Two-thirds of Earth's ecosystems at other words, we're killing the planet (and ourselves)

Two-thirds of Earth's ecosystems at risk: UN
(scroll down to watch the video clip, too)

"A new United Nations report says we are using up our natural resources too fast and are in danger of destroying about two-thirds of the Earth's ecosystems. The Millennium Assessment, released Wednesday, warns that 15 of 24 global ecosystems are in decline and that the harmful consequences of this degradation could grow much worse in the next 50 years. The UN study is a synthesis of the work of about 1,300 researchers from 95 countries. It is being hailed as the most comprehensive survey ever into the natural systems that sustain life on Earth."

As Ronald Wright would say, when we 'progress' to the point where we are self-destructing, it can no longer be called 'progress'. As of late I've really been pondering how great the 'ease' of our civilization really is, given that we now kill more people in wars than ever before, are suffering from diseases our own capitalistic endeavours have created, and are killing the very earth that Allah has set up to sustain our existence.

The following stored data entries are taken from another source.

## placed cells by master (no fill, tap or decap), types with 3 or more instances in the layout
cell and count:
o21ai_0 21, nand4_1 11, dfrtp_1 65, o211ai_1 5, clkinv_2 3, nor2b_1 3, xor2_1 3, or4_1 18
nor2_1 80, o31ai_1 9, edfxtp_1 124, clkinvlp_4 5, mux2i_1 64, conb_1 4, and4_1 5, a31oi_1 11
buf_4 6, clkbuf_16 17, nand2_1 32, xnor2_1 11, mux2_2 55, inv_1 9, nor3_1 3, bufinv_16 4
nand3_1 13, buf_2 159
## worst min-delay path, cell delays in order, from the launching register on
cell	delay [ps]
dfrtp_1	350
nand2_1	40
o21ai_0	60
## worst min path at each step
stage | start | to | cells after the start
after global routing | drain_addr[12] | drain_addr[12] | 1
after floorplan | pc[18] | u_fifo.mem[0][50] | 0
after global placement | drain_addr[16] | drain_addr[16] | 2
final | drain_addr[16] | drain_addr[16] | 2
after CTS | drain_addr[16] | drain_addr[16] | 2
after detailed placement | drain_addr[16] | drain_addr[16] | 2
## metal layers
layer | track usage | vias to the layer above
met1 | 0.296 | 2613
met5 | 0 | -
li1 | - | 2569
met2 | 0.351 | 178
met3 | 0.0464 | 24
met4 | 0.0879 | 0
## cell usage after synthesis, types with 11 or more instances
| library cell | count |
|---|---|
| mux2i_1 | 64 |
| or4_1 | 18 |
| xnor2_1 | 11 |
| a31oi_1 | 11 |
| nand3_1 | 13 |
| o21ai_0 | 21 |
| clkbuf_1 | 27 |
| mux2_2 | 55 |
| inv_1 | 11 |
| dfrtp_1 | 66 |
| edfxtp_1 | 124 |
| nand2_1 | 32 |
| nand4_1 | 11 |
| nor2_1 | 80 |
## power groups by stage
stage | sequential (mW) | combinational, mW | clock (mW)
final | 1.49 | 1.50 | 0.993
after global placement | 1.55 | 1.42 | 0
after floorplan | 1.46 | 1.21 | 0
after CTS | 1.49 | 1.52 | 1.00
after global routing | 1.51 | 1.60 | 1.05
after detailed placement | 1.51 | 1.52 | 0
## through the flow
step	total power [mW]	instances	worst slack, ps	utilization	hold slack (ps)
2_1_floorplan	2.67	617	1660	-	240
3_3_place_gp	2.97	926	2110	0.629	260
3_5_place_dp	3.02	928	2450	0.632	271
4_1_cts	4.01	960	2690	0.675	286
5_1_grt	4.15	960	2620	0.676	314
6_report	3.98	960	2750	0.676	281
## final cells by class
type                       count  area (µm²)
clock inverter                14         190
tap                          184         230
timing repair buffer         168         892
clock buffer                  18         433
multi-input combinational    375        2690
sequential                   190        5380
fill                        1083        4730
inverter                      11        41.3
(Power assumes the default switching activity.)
<file path="config.mk">
export PLATFORM = sky130hd
export DESIGN_NAME = axil_master_arbiter
export DESIGN_NICKNAME = d
export VERILOG_FILES = /design/src/rtl/axil_master_arbiter.sv
export SDC_FILE = /design/constraint.sdc
export NUM_CORES = 1
export LEC_CHECK = 0
export ABC_CLOCK_PERIOD_IN_PS = 3200
export BUFFER_PORTS_ARGS = -buffer_cell sky130_fd_sc_hd__buf_4
export CAP_MARGIN = 20
export CORE_MARGIN = 2
export CORE_UTILIZATION = 40
export DETAILED_ROUTE_END_ITERATION = 7
export PLACE_DENSITY = 0.76
export SKIP_CTS_REPAIR_TIMING = 1
export SLEW_MARGIN = 25
export SYNTH_ARGS = -nofsm -noshare
export SYNTH_HDL_FRONTEND = slang
export SYNTH_SLANG_ARGS = --single-unit
</file>
<file path="constraint.sdc">
create_clock -name s_axi_aclk -period 3.2 [get_ports s_axi_aclk]
set_input_delay 0.8 -clock s_axi_aclk [delete_from_list [all_inputs] [get_ports s_axi_aclk]]
set_output_delay 0.8 -clock s_axi_aclk [all_outputs]
set_load 0.01 [all_outputs]
</file>
<file path="src/rtl/axil_master_arbiter.sv">
// Two-requester round-robin front end for a single AXI4-Lite slave.
// One transaction in flight at a time; every handshake wait is bounded by TIMEOUT cycles.
module axil_master_arbiter #(
    parameter int ADDR_W  = 24,
    parameter int DATA_W  = 32,
    parameter int TIMEOUT = 32
) (
    input  logic                  s_axi_aclk,
    input  logic                  s_axi_areset,
    input  logic [1:0]            req_valid,
    input  logic [1:0]            req_we,
    input  logic [2*ADDR_W-1:0]   req_addr,
    input  logic [2*DATA_W-1:0]   req_wdata,
    output logic [1:0]            req_ready,
    output logic [1:0]            rsp_valid,
    output logic [DATA_W-1:0]     rsp_rdata,
    output logic [1:0]            rsp_resp,
    output logic                  m_axi_awvalid,
    input  logic                  m_axi_awready,
    output logic [ADDR_W-1:0]     m_axi_awaddr,
    output logic                  m_axi_wvalid,
    input  logic                  m_axi_wready,
    output logic [DATA_W-1:0]     m_axi_wdata,
    output logic [3:0]            m_axi_wstrb,
    input  logic                  m_axi_bvalid,
    output logic                  m_axi_bready,
    input  logic [1:0]            m_axi_bresp,
    output logic                  m_axi_arvalid,
    input  logic                  m_axi_arready,
    output logic [ADDR_W-1:0]     m_axi_araddr,
    input  logic                  m_axi_rvalid,
    output logic                  m_axi_rready,
    input  logic [DATA_W-1:0]     m_axi_rdata,
    input  logic [1:0]            m_axi_rresp
);

    localparam int TW = $clog2(TIMEOUT);
    localparam logic [1:0] RESP_OKAY   = 2'b00;
    localparam logic [1:0] RESP_SLVERR = 2'b10;

    typedef enum logic [2:0] {IDLE, WR_ADDR, WR_RESP, RD_ADDR, RD_DATA, DONE} state_t;

    state_t              state_q, state_d;
    logic                gnt_q, gnt_d;
    logic                last_grant_q, last_grant_d;
    logic [ADDR_W-1:0]   addr_q, addr_d;
    logic [DATA_W-1:0]   wdata_q, wdata_d;
    logic [TW-1:0]       timer_q, timer_d;
    logic                awvalid_q, awvalid_d, wvalid_q, wvalid_d, bready_q, bready_d;
    logic                arvalid_q, arvalid_d, rready_q, rready_d;
    logic [1:0]          req_ready_q, req_ready_d, rsp_valid_q, rsp_valid_d;
    logic [DATA_W-1:0]   rsp_rdata_q, rsp_rdata_d;
    logic [1:0]          rsp_resp_q, rsp_resp_d;

    logic                gnt_sel, expired, aw_ok, w_ok;
    logic                fin;
    logic [1:0]          fin_resp;
    logic [DATA_W-1:0]   fin_data;

    assign expired = (timer_q == TW'(TIMEOUT - 1));

    always_comb begin
        state_d      = state_q;
        gnt_d        = gnt_q;
        last_grant_d = last_grant_q;
        addr_d       = addr_q;
        wdata_d      = wdata_q;
        awvalid_d    = awvalid_q;
        wvalid_d     = wvalid_q;
        bready_d     = bready_q;
        arvalid_d    = arvalid_q;
        rready_d     = rready_q;
        req_ready_d  = '0;
        rsp_valid_d  = '0;
        rsp_rdata_d  = '0;
        rsp_resp_d   = '0;
        timer_d      = timer_q + TW'(1);
        gnt_sel      = 1'b0;
        aw_ok        = 1'b0;
        w_ok         = 1'b0;
        fin          = 1'b0;
        fin_resp     = RESP_OKAY;
        fin_data     = '0;

        case (state_q)
            IDLE: begin
                timer_d = '0;
                if (req_valid != 2'b00) begin
                    gnt_sel = (req_valid == 2'b11) ? ~last_grant_q : req_valid[1];
                    gnt_d   = gnt_sel;
                    addr_d  = gnt_sel ? req_addr[ADDR_W +: ADDR_W] : req_addr[0 +: ADDR_W];
                    wdata_d = gnt_sel ? req_wdata[DATA_W +: DATA_W] : req_wdata[0 +: DATA_W];
                    req_ready_d[gnt_sel] = 1'b1;
                    if (req_we[gnt_sel]) begin
                        state_d   = WR_ADDR;
                        awvalid_d = 1'b1;
                        wvalid_d  = 1'b1;
                    end else begin
                        state_d   = RD_ADDR;
                        arvalid_d = 1'b1;
                    end
                end
            end
            WR_ADDR: begin
                // AW and W complete independently; a channel already done counts as ok
                aw_ok = !awvalid_q || m_axi_awready;
                w_ok  = !wvalid_q  || m_axi_wready;
                if (awvalid_q && m_axi_awready) awvalid_d = 1'b0;
                if (wvalid_q && m_axi_wready)   wvalid_d  = 1'b0;
                if (aw_ok && w_ok) begin
                    state_d  = WR_RESP;
                    bready_d = 1'b1;
                end else if (expired) begin
                    awvalid_d = 1'b0;
                    wvalid_d  = 1'b0;
                    fin       = 1'b1;
                    fin_resp  = RESP_SLVERR;
                end
            end
            WR_RESP: begin
                if (m_axi_bvalid) begin
                    bready_d = 1'b0;
                    fin      = 1'b1;
                    fin_resp = m_axi_bresp;
                end else if (expired) begin
                    bready_d = 1'b0;
                    fin      = 1'b1;
                    fin_resp = RESP_SLVERR;
                end
            end
            RD_ADDR: begin
                if (m_axi_arready) begin
                    arvalid_d = 1'b0;
                    rready_d  = 1'b1;
                    state_d   = RD_DATA;
                end else if (expired) begin
                    arvalid_d = 1'b0;
                    fin       = 1'b1;
                    fin_resp  = RESP_SLVERR;
                end
            end
            RD_DATA: begin
                if (m_axi_rvalid) begin
                    rready_d = 1'b0;
                    fin      = 1'b1;
                    fin_resp = m_axi_rresp;
                    fin_data = m_axi_rdata;
                end else if (expired) begin
                    rready_d = 1'b0;
                    fin      = 1'b1;
                    fin_resp = RESP_SLVERR;
                end
            end
            DONE: begin
                timer_d      = '0;
                last_grant_d = gnt_q;
                state_d      = IDLE;
            end
            default: begin
                timer_d = '0;
                state_d = IDLE;
            end
        endcase

        // Response outputs are loaded on the edge into DONE so the pulse lines up with that state
        if (fin) begin
            state_d              = DONE;
            rsp_valid_d[gnt_q]   = 1'b1;
            rsp_resp_d           = fin_resp;
            rsp_rdata_d          = fin_data;
        end
        if (state_d != state_q) timer_d = '0;
    end

    always_ff @(posedge s_axi_aclk) begin
        if (s_axi_areset) begin
            state_q      <= IDLE;
            gnt_q        <= 1'b0;
            last_grant_q <= 1'b1;
            addr_q       <= '0;
            wdata_q      <= '0;
            timer_q      <= '0;
            awvalid_q    <= 1'b0;
            wvalid_q     <= 1'b0;
            bready_q     <= 1'b0;
            arvalid_q    <= 1'b0;
            rready_q     <= 1'b0;
            req_ready_q  <= '0;
            rsp_valid_q  <= '0;
            rsp_rdata_q  <= '0;
            rsp_resp_q   <= '0;
        end else begin
            state_q      <= state_d;
            gnt_q        <= gnt_d;
            last_grant_q <= last_grant_d;
            addr_q       <= addr_d;
            wdata_q      <= wdata_d;
            timer_q      <= timer_d;
            awvalid_q    <= awvalid_d;
            wvalid_q     <= wvalid_d;
            bready_q     <= bready_d;
            arvalid_q    <= arvalid_d;
            rready_q     <= rready_d;
            req_ready_q  <= req_ready_d;
            rsp_valid_q  <= rsp_valid_d;
            rsp_rdata_q  <= rsp_rdata_d;
            rsp_resp_q   <= rsp_resp_d;
        end
    end

    assign req_ready     = req_ready_q;
    assign rsp_valid     = rsp_valid_q;
    assign rsp_rdata     = rsp_rdata_q;
    assign rsp_resp      = rsp_resp_q;
    assign m_axi_awvalid = awvalid_q;
    assign m_axi_awaddr  = addr_q;
    assign m_axi_wvalid  = wvalid_q;
    assign m_axi_wdata   = wdata_q;
    assign m_axi_wstrb   = 4'hF;
    assign m_axi_bready  = bready_q;
    assign m_axi_arvalid = arvalid_q;
    assign m_axi_araddr  = addr_q;
    assign m_axi_rready  = rready_q;

endmodule

</file>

...Sometimes I feel like walking away from all of a remote mountain in Turkey...where I could milk my goats all day and glorify the Creator of those beautiful mountains (and goats)...

1 comment:

  1. Anonymous2:00 AM

    Thank you for posting this informative and sadly, unfortunate piece. I personally liked your own reflections very much. It is true that we have "progressed" to such an extent that we have actually regressed! How ironic indeed! You're right: more people have died, more lives ruined and a countless number of other atrocities, both to the natural environment and the human soul, ever since human civilization became "rational": thanks to the enlightment's faith in scientism and an objective universe! What a load that is, and thankfully, the postmoderns have also shown the absurdity of this position too, although their own positions often lend themselves to many foolish absurdities, which often reduce the meaning of human life to a form of subjectivity which does not allow itself to argue objectively about anything at all: and, thus, even a question like the environmental issue, for postmodernity, can be taken seriously, but because postmodern discourse allows for multiple interpretations, the human hermeneut, interpreting the text of the universe, can read into it whatever he/she likes. This is also undoubtedly a problem.

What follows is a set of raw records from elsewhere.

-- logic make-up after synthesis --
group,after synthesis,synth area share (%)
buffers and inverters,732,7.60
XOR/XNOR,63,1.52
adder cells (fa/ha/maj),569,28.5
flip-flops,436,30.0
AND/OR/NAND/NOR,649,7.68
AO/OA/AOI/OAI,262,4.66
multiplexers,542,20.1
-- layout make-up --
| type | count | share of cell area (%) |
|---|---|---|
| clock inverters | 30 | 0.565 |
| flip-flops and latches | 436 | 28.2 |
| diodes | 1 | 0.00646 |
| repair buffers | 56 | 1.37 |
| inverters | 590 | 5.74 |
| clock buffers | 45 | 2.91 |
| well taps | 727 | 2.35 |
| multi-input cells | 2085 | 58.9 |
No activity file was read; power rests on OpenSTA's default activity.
**src/rtl/qpd_sweep_scheduler.sv**
```systemverilog
// Steps the quarter-period delay trigger unit through a programmed sweep of delays,
// arming it once per repetition and collecting the returned trigger (with timeout).
module qpd_sweep_scheduler #(
  parameter int          DELAY_W        = 32,
  parameter int          STEP_W         = 8,
  parameter int          REP_W          = 8,
  parameter int unsigned MIN_DELAY      = 23000,
  parameter int          TIMEOUT_CYCLES = 200000,
  parameter int          GAP_CYCLES     = 16
) (
  input  logic               sclock,
  input  logic               rst,
  input  logic               start,
  input  logic               abort,
  input  logic [DELAY_W-1:0] cfg_start_delay,
  input  logic [DELAY_W-1:0] cfg_step_delay,
  input  logic [STEP_W-1:0]  cfg_num_steps,
  input  logic [REP_W-1:0]   cfg_reps,
  input  logic               trig_in,
  output logic [DELAY_W-1:0] delay_count,
  output logic               arm,
  output logic               capture_strobe,
  output logic               busy,
  output logic               done,
  output logic               timeout_err,
  output logic [STEP_W-1:0]  step_idx,
  output logic [REP_W-1:0]   rep_idx
);

  localparam int WW = DELAY_W + STEP_W;
  localparam int TW = $clog2(TIMEOUT_CYCLES + 1);
  localparam int GW = $clog2(GAP_CYCLES + 1);

  typedef enum logic [2:0] {IDLE, LOAD, ARM, WAIT_TRIG, GAP, DONE} state_t;

  state_t             state;
  logic [DELAY_W-1:0] start_delay_q;
  logic [DELAY_W-1:0] step_delay_q;
  logic [STEP_W-1:0]  num_steps_q;
  logic [REP_W-1:0]   reps_q;
  logic [TW-1:0]      tmo_cnt;
  logic [GW-1:0]      gap_cnt;
  logic [WW-1:0]      wide_sum;
  logic [DELAY_W-1:0] load_value;

  // Wide enough that start + step_idx*step never wraps; anything above DELAY_W saturates.
  always_comb begin
    wide_sum = WW'(start_delay_q) + WW'(step_idx) * WW'(step_delay_q);
    if (|wide_sum[WW-1:DELAY_W])
      load_value = '1;
    else if (wide_sum[DELAY_W-1:0] < DELAY_W'(MIN_DELAY))
      load_value = DELAY_W'(MIN_DELAY);
    else
      load_value = wide_sum[DELAY_W-1:0];
  end

  always_ff @(posedge sclock) begin
    if (rst) begin
      state          <= IDLE;
      start_delay_q  <= '0;
      step_delay_q   <= '0;
      num_steps_q    <= '0;
      reps_q         <= '0;
      tmo_cnt        <= '0;
      gap_cnt        <= '0;
      delay_count    <= '0;
      arm            <= 1'b0;
      capture_strobe <= 1'b0;
      busy           <= 1'b0;
      done           <= 1'b0;
      timeout_err    <= 1'b0;
      step_idx       <= '0;
      rep_idx        <= '0;
    end else begin
      arm            <= 1'b0;
      capture_strobe <= 1'b0;
      done           <= 1'b0;
      // Abort leaves delay/indices/error visible so software can see where the sweep stopped.
      if (abort) begin
        state <= IDLE;
        busy  <= 1'b0;
      end else begin
        case (state)
          IDLE: begin
            if (start) begin
              start_delay_q <= cfg_start_delay;
              step_delay_q  <= cfg_step_delay;
              num_steps_q   <= cfg_num_steps;
              reps_q        <= (cfg_reps == '0) ? REP_W'(1) : cfg_reps;
              timeout_err   <= 1'b0;
              step_idx      <= '0;
              rep_idx       <= '0;
              busy          <= 1'b1;
              if (cfg_num_steps == '0) begin
                state <= DONE;
                done  <= 1'b1;
              end else begin
                state <= LOAD;
              end
            end
          end
          LOAD: begin
            delay_count <= load_value;
            arm         <= 1'b1;
            state       <= ARM;
          end
          ARM: begin
            tmo_cnt <= '0;
            state   <= WAIT_TRIG;
          end
          WAIT_TRIG: begin
            if (trig_in) begin
              capture_strobe <= 1'b1;
              gap_cnt        <= '0;
              state          <= GAP;
            end else if (tmo_cnt == TW'(TIMEOUT_CYCLES - 1)) begin
              timeout_err <= 1'b1;
              gap_cnt     <= '0;
              state       <= GAP;
            end else begin
              tmo_cnt <= tmo_cnt + TW'(1);
            end
          end
          GAP: begin
            if (gap_cnt == GW'(GAP_CYCLES - 1)) begin
              if (rep_idx < reps_q - REP_W'(1)) begin
                rep_idx <= rep_idx + REP_W'(1);
                arm     <= 1'b1;
                state   <= ARM;
              end else if (step_idx < num_steps_q - STEP_W'(1)) begin
                rep_idx  <= '0;
                step_idx <= step_idx + STEP_W'(1);
                state    <= LOAD;
              end else begin
                done  <= 1'b1;
                state <= DONE;
              end
            end else begin
              gap_cnt <= gap_cnt + GW'(1);
            end
          end
          DONE: begin
            busy  <= 1'b0;
            state <= IDLE;
          end
          default: begin
            busy  <= 1'b0;
            state <= IDLE;
          end
        endcase
      end
    end
  end

endmodule

```
**config.mk**
```make
export PLATFORM = sky130hd
export DESIGN_NAME = qpd_sweep_scheduler
export DESIGN_NICKNAME = d
export VERILOG_FILES = /design/src/rtl/qpd_sweep_scheduler.sv
export SDC_FILE = /design/constraint.sdc
export NUM_CORES = 1
export LEC_CHECK = 0
export ABC_AREA = 1
export CELL_PAD_IN_SITES_DETAIL_PLACEMENT = 0
export CELL_PAD_IN_SITES_GLOBAL_PLACEMENT = 2
export CORE_UTILIZATION = 34
export DETAILED_ROUTE_END_ITERATION = 12
export PLACE_DENSITY_LB_ADDON = 0.1
export SLEW_MARGIN = 5
export SYNTH_ARGS = -nofsm -noshare
export SYNTH_HDL_FRONTEND = slang
export SYNTH_SLANG_ARGS = --single-unit
```
**constraint.sdc**
```tcl
create_clock -name sclock -period 5.8 [get_ports sclock]
set_clock_uncertainty 0.1 [all_clocks]
set_input_delay 0.87 -clock sclock [delete_from_list [all_inputs] [get_ports sclock]]
set_output_delay 0.87 -clock sclock [all_outputs]
set_load 0.02 [all_outputs]
```
==> flow_metrics.tcl <==
set metrics [dict create \
    startpoint_type "register" \
    synthTopCellsByCount "617 x nand2_1, 593 x inv_1, 225 x nor2_1" \
    synth_top_area_share_pct 24.7 \
    power_leakage_uw 0.0109 \
    r2r_cells 23 \
    wirelength_mm 50.2 \
    synth.area.top_cells "fa_1 25%, dfxtp_1 19%, nand2_1 13%" \
    fin_crit_ps 5420 \
    cts_setup_buffers 0 \
    cts_root_buf "clkbuf_16" \
    cp-end-kind "register" \
    grt_pass1_vias 15700 \
    drc 0 \
    dr.pass1.iters 5 \
    area_growth_pct 16.4 \
    grt_pass1_wl_mm 82.8 \
    clkPwrFrac_pct 39.1 \
    clk_latency_ps 500 \
    required_ps 6140 \
    ctsHoldBuffers 0 \
    reg2reg_slack_ps 380 \
    syn_avg_cell_area_um2 6.88 \
    io_pins 138 \
    power.switching_uw 1080 \
    cap_violations 0 \
    clock_path_buffers 2 \
    via_per_inst 4.58 \
    rsz0062_at_grt "false" \
    cts_resized 1 \
    r2r-end "delay_count[3]$_SDFFE_PP0P_" \
    fmax_mhz 185 \
    worst_hold_path_type "register to register" \
    worstSetupStartpoint "step_delay_q[19]$_SDFFE_PP0P_" \
    stdcell_count 3264 \
    critical_path_class "register to register" \
    syn_nets 2875 \
    syn_inst 2497 \
    combPwrFrac_pct 21.2 \
    core-area_mm2 0.0494 \
    yosys.area.top_type "fa_1" \
    ys_types 43 \
    hold_end "reps_q[7]$_SDFFE_PP0P_" \
    worstPathCellList "nand2_1 > fa_1 > inv_1 > fa_1 > inv_1 > fa_1 > inv_1 > fa_1 > ha_1 > nand2_1 > nor2_1 > inv_1 > nor2_1 > nand3_1 > nand4_1 > nand2_1 > nor2_1 > nand2_1 > nor2_2 > nand2_4 > nand2_1 > nor2_1 > nor2_1" \
    async_flop_share_pct 0 \
    place_ws_ps -86.9 \
    fin_crit_sh_pct 93.4 \
    wl_per_cell_um 15.4 \
    dpl.hpwl_mm 40.6 \
    hold_violations 0 \
    place_inst 3232 \
    power_density_mw_per_mm2 154 \
    yosysMostFrequentCell "nand2_1" \
    fin_area_mm2 0.0200 \
    die_area_mm2 0.0514 \
    num_vias 15000 \
    ir_drop_mv 0.217 \
    hold_depth 2 \
    cp.buffers_inverters 4 \
    placementRows 81 \
    slew_viol_final 0 \
    cts_buffers 17 \
    switching_share_pct 35.2 \
    place_congestion 0.851 \
    final_util_pct 40.5 \
    num_antenna_cells 0 \
    syn_area_mm2 0.0172 \
    cp_slowest_cell "dfxtp_1" \
    drive_gt1_share_pct 5.31 \
    cpPeakStageDelay_ps 610 \
    cts_tree "done" \
    setup_viol 0 \
    tightest_slew_ps 1040 \
    drt_iter0_markers 730 \
    total_power_uw 3080 \
    synth_edf_count 0 \
    synth-main-ff-cell "dfxtp_1" \
    cts.sinks 159 \
    r2r_start "step_delay_q[19]$_SDFFE_PP0P_" \
    overflow 0 \
    p_int_uw 2000 \
    synth_seq_cells 159 \
    worstPathArrival_ps 5750 \
    nets 2965 \
    seqPwrFrac_pct 39.7 \
    io_buffers 137 \
    finalWorstSetupSlack_ps 382 \
    initial_core_util_pct 34.8 \
    ys_seq_area_share_pct 18.5 \
    clkTransAtPathRegs_ps 90 \
    h-tree-depth 4 \
    dieWidth_um 227 \
    worst_slew_margin_rel_pct 30.3 \
    final_antenna_net_count 0 \
    dpl_cell_area_mm2 0.0194 \
    crit_family "adder cells" \
    grt_max_degree 70 \
    grt_use_total_pct 21.0 \
    synth.yosys.warnings 0 \
    antenna_found_initial 0 \
    die_height_um 227 \
    min_from "reps_q[7]$_SDFFE_PP0P_" \
    critPathMaxFanout 15 \
    status "finished clean" \
]
-- worst max path at each step --
stage / depth (start not counted) / end
3_3_place_gp: 24 / delay_count[3]$_SDFFE_PP0P_
6_report: 23 / delay_count[3]$_SDFFE_PP0P_
3_5_place_dp: 24 / delay_count[3]$_SDFFE_PP0P_
4_1_cts: 24 / delay_count[3]$_SDFFE_PP0P_
5_1_grt: 27 / delay_count[11]$_SDFFE_PP0P_
2_1_floorplan: 28 / delay_count[10]$_SDFFE_PP0P_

    Back to my earlier point: is it not that once we as a civilization becom some rational and objective (or irrational and subjective, following today's popular line of discourse), when God is abstracted from the universe to the enth degree, that we are able to destroy the environment and pretty much everything else which has meaning in existence? Could it not have something to do with the loss of the Sacred, the lack of which allows man/woman to think that they are in charge? Indeed, when you leave humans to their own whims and caprices, a lot of good may happen, but an equal, if not, greater amount of bad will inevitably take place as well. This is what characterizes our human existence today. A return to the Sacred is what we so
    desperately need. Only through Divine grace can we be delivered from the dross that taints the mirrors of our souls.